An exact retyping of every record is required.

Information supplied:
========================================================================
===== src/rtl/rmw_pkg.sv =====
// Shared definitions for the byte-store read-modify-write unit.
// Assumes requests are decoded into one operation per cycle.
package rmw_pkg;
    typedef enum logic [1:0] {
        OP_NONE   = 2'd0,
        OP_LOAD   = 2'd1,
        OP_WSTORE = 2'd2,
        OP_BSTORE = 2'd3
    } op_e;
endpackage


===== src/rtl/rmw_lane_merge.sv =====
// Inserts one byte into a word at a big-endian lane: lane 0 is the most
// significant byte. Purely combinational; assumes DATA_W is a multiple
// of BYTE_W.
module rmw_lane_merge #(
    parameter int DATA_W = 32,
    parameter int BYTE_W = 8,
    parameter int LANES  = DATA_W / BYTE_W,
    parameter int OFF_W  = $clog2(DATA_W / BYTE_W)
) (
    input  logic [DATA_W-1:0] base_word,
    input  logic [BYTE_W-1:0] new_byte,
    input  logic [OFF_W-1:0]  lane,
    output logic [DATA_W-1:0] merged_word
);
    for (genvar k = 0; k < LANES; k++) begin : g_lane
        localparam int HI = DATA_W - 1 - k * BYTE_W;
        // Select the new byte for the addressed lane, keep the old one otherwise.
        assign merged_word[HI -: BYTE_W] =
            (lane == OFF_W'(k)) ? new_byte : base_word[HI -: BYTE_W];
    end
endmodule


===== src/rtl/rmw_hazard.sv =====
// Decides stall and forwarding for the request in the cycle a byte-store
// write-back holds the memory port. Assumes the write-back stage is at
// most one operation deep.
module rmw_hazard #(
    parameter int WADDR_W = 30
) (
    input  logic               rst_n,
    input  rmw_pkg::op_e       req_op,
    input  logic [WADDR_W-1:0] req_waddr,
    input  logic               wb_bstore,
    input  logic [WADDR_W-1:0] wb_waddr,
    output logic               forward,
    output logic               ready
);
    import rmw_pkg::*;

    logic same_word;
    logic fwd_kind;
    logic stall;

    // Classify the incoming request against the pending write-back.
    always_comb begin
        same_word = wb_bstore && (req_waddr == wb_waddr);
        fwd_kind  = (req_op == OP_LOAD) || (req_op == OP_BSTORE);
        forward   = same_word && fwd_kind;
        stall     = wb_bstore && (req_op != OP_NONE) && !forward;
        ready     = rst_n && !stall;
    end
endmodule


===== src/rtl/rmw_port_mux.sv =====
// Drives the single memory port: a pending write-back wins, otherwise the
// accepted request reads (load, byte store) or writes (word store).
// Forwarded requests never touch memory.
module rmw_port_mux #(
    parameter int DATA_W  = 32,
    parameter int WADDR_W = 30
) (
    input  logic               wb_bstore,
    input  logic [WADDR_W-1:0] wb_waddr,
    input  logic [DATA_W-1:0]  merged_word,
    input  rmw_pkg::op_e       acc_op,
    input  logic               acc_forward,
    input  logic [WADDR_W-1:0] req_waddr,
    input  logic [DATA_W-1:0]  req_wdata,
    output logic               mem_en,
    output logic               mem_we,
    output logic [WADDR_W-1:0] mem_addr,
    output logic [DATA_W-1:0]  mem_wdata
);
    import rmw_pkg::*;

    // Pick the single access the port performs this cycle.
    always_comb begin
        mem_en    = 1'b0;
        mem_we    = 1'b0;
        mem_addr  = req_waddr;
        mem_wdata = req_wdata;
        if (wb_bstore) begin
            mem_en    = 1'b1;
            mem_we    = 1'b1;
            mem_addr  = wb_waddr;
            mem_wdata = merged_word;
        end else if (acc_op == OP_WSTORE) begin
            mem_en = 1'b1;
            mem_we = 1'b1;
        end else if ((acc_op == OP_LOAD || acc_op == OP_BSTORE) && !acc_forward) begin
            mem_en = 1'b1;
        end
    end
endmodule


===== src/rtl/byte_store_rmw.sv =====
// Byte-store read-modify-write unit in front of a word-only, single-port,
// synchronous-read memory. Accept stage reads; the following stage merges
// and writes back. Assumes at most one request strobe per cycle (load,
// then word store, then byte store take precedence if not).
module byte_store_rmw #(
    parameter int ADDR_W  = 32,
    parameter int DATA_W  = 32,
    parameter int BYTE_W  = 8,
    parameter int OFF_W   = $clog2(DATA_W / BYTE_W),
    parameter int WADDR_W = ADDR_W - OFF_W
) (
    input  logic               clk,
    input  logic               rst_n,
    input  logic               req_load,
    input  logic               req_wstore,
    input  logic               req_bstore,
    input  logic [ADDR_W-1:0]  req_addr,
    input  logic [DATA_W-1:0]  req_wdata,
    output logic               req_ready,
    output logic               load_valid,
    output logic [DATA_W-1:0]  load_data,
    output logic               mem_en,
    output logic               mem_we,
    output logic [WADDR_W-1:0] mem_addr,
    output logic [DATA_W-1:0]  mem_wdata,
    input  logic [DATA_W-1:0]  mem_rdata
);
    import rmw_pkg::*;

    op_e                req_op;
    op_e                acc_op;
    logic [WADDR_W-1:0] req_waddr;
    logic               forward;
    logic               ready;

    op_e                wb_op;
    logic [WADDR_W-1:0] wb_waddr;
    logic [OFF_W-1:0]   wb_lane;
    logic [BYTE_W-1:0]  wb_byte;
    logic               wb_fwd;
    logic [DATA_W-1:0]  fwd_word;
    logic [DATA_W-1:0]  base_word;
    logic [DATA_W-1:0]  merged_word;
    logic               wb_bstore;

    // Decode the request strobes into a single operation.
    always_comb begin
        if (req_load)        req_op = OP_LOAD;
        else if (req_wstore) req_op = OP_WSTORE;
        else if (req_bstore) req_op = OP_BSTORE;
        else                 req_op = OP_NONE;
    end

    assign req_waddr = req_addr[ADDR_W-1:OFF_W];
    assign wb_bstore = (wb_op == OP_BSTORE);
    assign acc_op    = ready ? req_op : OP_NONE;
    assign req_ready = ready;

    rmw_hazard #(.WADDR_W(WADDR_W)) u_hazard (
        .rst_n     (rst_n),
        .req_op    (req_op),
        .req_waddr (req_waddr),
        .wb_bstore (wb_bstore),
        .wb_waddr  (wb_waddr),
        .forward   (forward),
        .ready     (ready)
    );

    // Register the second-stage context of loads and byte stores.
    always_ff @(posedge clk) begin
        if (!rst_n) begin
            wb_op    <= OP_NONE;
            wb_waddr <= '0;
            wb_lane  <= '0;
            wb_byte  <= '0;
            wb_fwd   <= 1'b0;
        end else begin
            wb_op    <= (acc_op == OP_WSTORE) ? OP_NONE : acc_op;
            wb_waddr <= req_waddr;
            wb_lane  <= req_addr[OFF_W-1:0];
            wb_byte  <= req_wdata[BYTE_W-1:0];
            wb_fwd   <= forward && (acc_op != OP_NONE);
        end
    end

    // The base word comes from memory unless the request was forwarded.
    assign base_word = wb_fwd ? fwd_word : mem_rdata;

    rmw_lane_merge #(.DATA_W(DATA_W), .BYTE_W(BYTE_W)) u_merge (
        .base_word   (base_word),
        .new_byte    (wb_byte),
        .lane        (wb_lane),
        .merged_word (merged_word)
    );

    // Keep the latest merged word for a same-word follower.
    always_ff @(posedge clk) begin
        if (!rst_n)         fwd_word <= '0;
        else if (wb_bstore) fwd_word <= merged_word;
    end

    assign load_valid = (wb_op == OP_LOAD);
    assign load_data  = base_word;

    rmw_port_mux #(.DATA_W(DATA_W), .WADDR_W(WADDR_W)) u_port (
        .wb_bstore   (wb_bstore),
        .wb_waddr    (wb_waddr),
        .merged_word (merged_word),
        .acc_op      (acc_op),
        .acc_forward (forward),
        .req_waddr   (req_waddr),
        .req_wdata   (req_wdata),
        .mem_en      (mem_en),
        .mem_we      (mem_we),
        .mem_addr    (mem_addr),
        .mem_wdata   (mem_wdata)
    );
endmodule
========================================================================
Written solution:
===== src/rtl/rmw_pkg.sv =====
// Shared definitions for the byte-store read-modify-write unit.
// Assumes requests are decoded into one operation per cycle.
package rmw_pkg;
    typedef enum logic [1:0] {
        OP_NONE   = 2'd0,
        OP_LOAD   = 2'd1,
        OP_WSTORE = 2'd2,
        OP_BSTORE = 2'd3
    } op_e;
endpackage


===== src/rtl/rmw_lane_merge.sv =====
// Inserts one byte into a word at a big-endian lane: lane 0 is the most
// significant byte. Purely combinational; assumes DATA_W is a multiple
// of BYTE_W.
module rmw_lane_merge #(
    parameter int DATA_W = 32,
    parameter int BYTE_W = 8,
    parameter int LANES  = DATA_W / BYTE_W,
    parameter int OFF_W  = $clog2(DATA_W / BYTE_W)
) (
    input  logic [DATA_W-1:0] base_word,
    input  logic [BYTE_W-1:0] new_byte,
    input  logic [OFF_W-1:0]  lane,
    output logic [DATA_W-1:0] merged_word
);
    for (genvar k = 0; k < LANES; k++) begin : g_lane
        localparam int HI = DATA_W - 1 - k * BYTE_W;
        // Select the new byte for the addressed lane, keep the old one otherwise.
        assign merged_word[HI -: BYTE_W] =
            (lane == OFF_W'(k)) ? new_byte : base_word[HI -: BYTE_W];
    end
endmodule


===== src/rtl/rmw_hazard.sv =====
// Decides stall and forwarding for the request in the cycle a byte-store
// write-back holds the memory port. Assumes the write-back stage is at
// most one operation deep.
module rmw_hazard #(
    parameter int WADDR_W = 30
) (
    input  logic               rst_n,
    input  rmw_pkg::op_e       req_op,
    input  logic [WADDR_W-1:0] req_waddr,
    input  logic               wb_bstore,
    input  logic [WADDR_W-1:0] wb_waddr,
    output logic               forward,
    output logic               ready
);
    import rmw_pkg::*;

    logic same_word;
    logic fwd_kind;
    logic stall;

    // Classify the incoming request against the pending write-back.
    always_comb begin
        same_word = wb_bstore && (req_waddr == wb_waddr);
        fwd_kind  = (req_op == OP_LOAD) || (req_op == OP_BSTORE);
        forward   = same_word && fwd_kind;
        stall     = wb_bstore && (req_op != OP_NONE) && !forward;
        ready     = rst_n && !stall;
    end
endmodule


===== src/rtl/rmw_port_mux.sv =====
// Drives the single memory port: a pending write-back wins, otherwise the
// accepted request reads (load, byte store) or writes (word store).
// Forwarded requests never touch memory.
module rmw_port_mux #(
    parameter int DATA_W  = 32,
    parameter int WADDR_W = 30
) (
    input  logic               wb_bstore,
    input  logic [WADDR_W-1:0] wb_waddr,
    input  logic [DATA_W-1:0]  merged_word,
    input  rmw_pkg::op_e       acc_op,
    input  logic               acc_forward,
    input  logic [WADDR_W-1:0] req_waddr,
    input  logic [DATA_W-1:0]  req_wdata,
    output logic               mem_en,
    output logic               mem_we,
    output logic [WADDR_W-1:0] mem_addr,
    output logic [DATA_W-1:0]  mem_wdata
);
    import rmw_pkg::*;

    // Pick the single access the port performs this cycle.
    always_comb begin
        mem_en    = 1'b0;
        mem_we    = 1'b0;
        mem_addr  = req_waddr;
        mem_wdata = req_wdata;
        if (wb_bstore) begin
            mem_en    = 1'b1;
            mem_we    = 1'b1;
            mem_addr  = wb_waddr;
            mem_wdata = merged_word;
        end else if (acc_op == OP_WSTORE) begin
            mem_en = 1'b1;
            mem_we = 1'b1;
        end else if ((acc_op == OP_LOAD || acc_op == OP_BSTORE) && !acc_forward) begin
            mem_en = 1'b1;
        end
    end
endmodule


===== src/rtl/byte_store_rmw.sv =====
// Byte-store read-modify-write unit in front of a word-only, single-port,
// synchronous-read memory. Accept stage reads; the following stage merges
// and writes back. Assumes at most one request strobe per cycle (load,
// then word store, then byte store take precedence if not).
module byte_store_rmw #(
    parameter int ADDR_W  = 32,
    parameter int DATA_W  = 32,
    parameter int BYTE_W  = 8,
    parameter int OFF_W   = $clog2(DATA_W / BYTE_W),
    parameter int WADDR_W = ADDR_W - OFF_W
) (
    input  logic               clk,
    input  logic               rst_n,
    input  logic               req_load,
    input  logic               req_wstore,
    input  logic               req_bstore,
    input  logic [ADDR_W-1:0]  req_addr,
    input  logic [DATA_W-1:0]  req_wdata,
    output logic               req_ready,
    output logic               load_valid,
    output logic [DATA_W-1:0]  load_data,
    output logic               mem_en,
    output logic               mem_we,
    output logic [WADDR_W-1:0] mem_addr,
    output logic [DATA_W-1:0]  mem_wdata,
    input  logic [DATA_W-1:0]  mem_rdata
);
    import rmw_pkg::*;

    op_e                req_op;
    op_e                acc_op;
    logic [WADDR_W-1:0] req_waddr;
    logic               forward;
    logic               ready;

    op_e                wb_op;
    logic [WADDR_W-1:0] wb_waddr;
    logic [OFF_W-1:0]   wb_lane;
    logic [BYTE_W-1:0]  wb_byte;
    logic               wb_fwd;
    logic [DATA_W-1:0]  fwd_word;
    logic [DATA_W-1:0]  base_word;
    logic [DATA_W-1:0]  merged_word;
    logic               wb_bstore;

    // Decode the request strobes into a single operation.
    always_comb begin
        if (req_load)        req_op = OP_LOAD;
        else if (req_wstore) req_op = OP_WSTORE;
        else if (req_bstore) req_op = OP_BSTORE;
        else                 req_op = OP_NONE;
    end

    assign req_waddr = req_addr[ADDR_W-1:OFF_W];
    assign wb_bstore = (wb_op == OP_BSTORE);
    assign acc_op    = ready ? req_op : OP_NONE;
    assign req_ready = ready;

    rmw_hazard #(.WADDR_W(WADDR_W)) u_hazard (
        .rst_n     (rst_n),
        .req_op    (req_op),
        .req_waddr (req_waddr),
        .wb_bstore (wb_bstore),
        .wb_waddr  (wb_waddr),
        .forward   (forward),
        .ready     (ready)
    );

    // Register the second-stage context of loads and byte stores.
    always_ff @(posedge clk) begin
        if (!rst_n) begin
            wb_op    <= OP_NONE;
            wb_waddr <= '0;
            wb_lane  <= '0;
            wb_byte  <= '0;
            wb_fwd   <= 1'b0;
        end else begin
            wb_op    <= (acc_op == OP_WSTORE) ? OP_NONE : acc_op;
            wb_waddr <= req_waddr;
            wb_lane  <= req_addr[OFF_W-1:0];
            wb_byte  <= req_wdata[BYTE_W-1:0];
            wb_fwd   <= forward && (acc_op != OP_NONE);
        end
    end

    // The base word comes from memory unless the request was forwarded.
    assign base_word = wb_fwd ? fwd_word : mem_rdata;

    rmw_lane_merge #(.DATA_W(DATA_W), .BYTE_W(BYTE_W)) u_merge (
        .base_word   (base_word),
        .new_byte    (wb_byte),
        .lane        (wb_lane),
        .merged_word (merged_word)
    );

    // Keep the latest merged word for a same-word follower.
    always_ff @(posedge clk) begin
        if (!rst_n)         fwd_word <= '0;
        else if (wb_bstore) fwd_word <= merged_word;
    end

    assign load_valid = (wb_op == OP_LOAD);
    assign load_data  = base_word;

    rmw_port_mux #(.DATA_W(DATA_W), .WADDR_W(WADDR_W)) u_port (
        .wb_bstore   (wb_bstore),
        .wb_waddr    (wb_waddr),
        .merged_word (merged_word),
        .acc_op      (acc_op),
        .acc_forward (forward),
        .req_waddr   (req_waddr),
        .req_wdata   (req_wdata),
        .mem_en      (mem_en),
        .mem_we      (mem_we),
        .mem_addr    (mem_addr),
        .mem_wdata   (mem_wdata)
    );
endmodule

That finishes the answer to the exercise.